## Records shown

`config.mk`:
```
export PLATFORM = sky130hd
export DESIGN_NAME = spatial_encoder_scheduler
export DESIGN_NICKNAME = d
export VERILOG_FILES = /design/src/rtl/spatial_encoder_scheduler_pkg.sv /design/src/rtl/spatial_encoder_scheduler_rr_arbiter.sv /design/src/rtl/spatial_encoder_scheduler.sv
export SDC_FILE = /design/constraint.sdc
export NUM_CORES = 1
export LEC_CHECK = 0
export ABC_AREA = 1
export CAP_MARGIN = 20
export CORE_AREA = 3 3 350 352
export DETAILED_ROUTE_END_ITERATION = 8
export DIE_AREA = 0 0 353 355
export PLACE_DENSITY = 0.42
export SLEW_MARGIN = 20
export SYNTH_ARGS = -nofsm -noshare
export SYNTH_HDL_FRONTEND = slang
export SYNTH_SLANG_ARGS = --single-unit
```
`constraint.sdc`:
```
create_clock -name clk -period 2.3 [get_ports clk]
set_clock_uncertainty 0.05 [all_clocks]
set_input_delay 0.575 -clock clk [delete_from_list [all_inputs] [get_ports clk]]
set_output_delay 0.575 -clock clk [all_outputs]
set_load 0.03 [all_outputs]
```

## Your instructions
Set down the complete listing once more, exactly as it appears.

## Answer to this problem
`config.mk`:
```
export PLATFORM = sky130hd
export DESIGN_NAME = spatial_encoder_scheduler
export DESIGN_NICKNAME = d
export VERILOG_FILES = /design/src/rtl/spatial_encoder_scheduler_pkg.sv /design/src/rtl/spatial_encoder_scheduler_rr_arbiter.sv /design/src/rtl/spatial_encoder_scheduler.sv
export SDC_FILE = /design/constraint.sdc
export NUM_CORES = 1
export LEC_CHECK = 0
export ABC_AREA = 1
export CAP_MARGIN = 20
export CORE_AREA = 3 3 350 352
export DETAILED_ROUTE_END_ITERATION = 8
export DIE_AREA = 0 0 353 355
export PLACE_DENSITY = 0.42
export SLEW_MARGIN = 20
export SYNTH_ARGS = -nofsm -noshare
export SYNTH_HDL_FRONTEND = slang
export SYNTH_SLANG_ARGS = --single-unit
```
`constraint.sdc`:
```
create_clock -name clk -period 2.3 [get_ports clk]
set_clock_uncertainty 0.05 [all_clocks]
set_input_delay 0.575 -clock clk [delete_from_list [all_inputs] [get_ports clk]]
set_output_delay 0.575 -clock clk [all_outputs]
set_load 0.03 [all_outputs]
```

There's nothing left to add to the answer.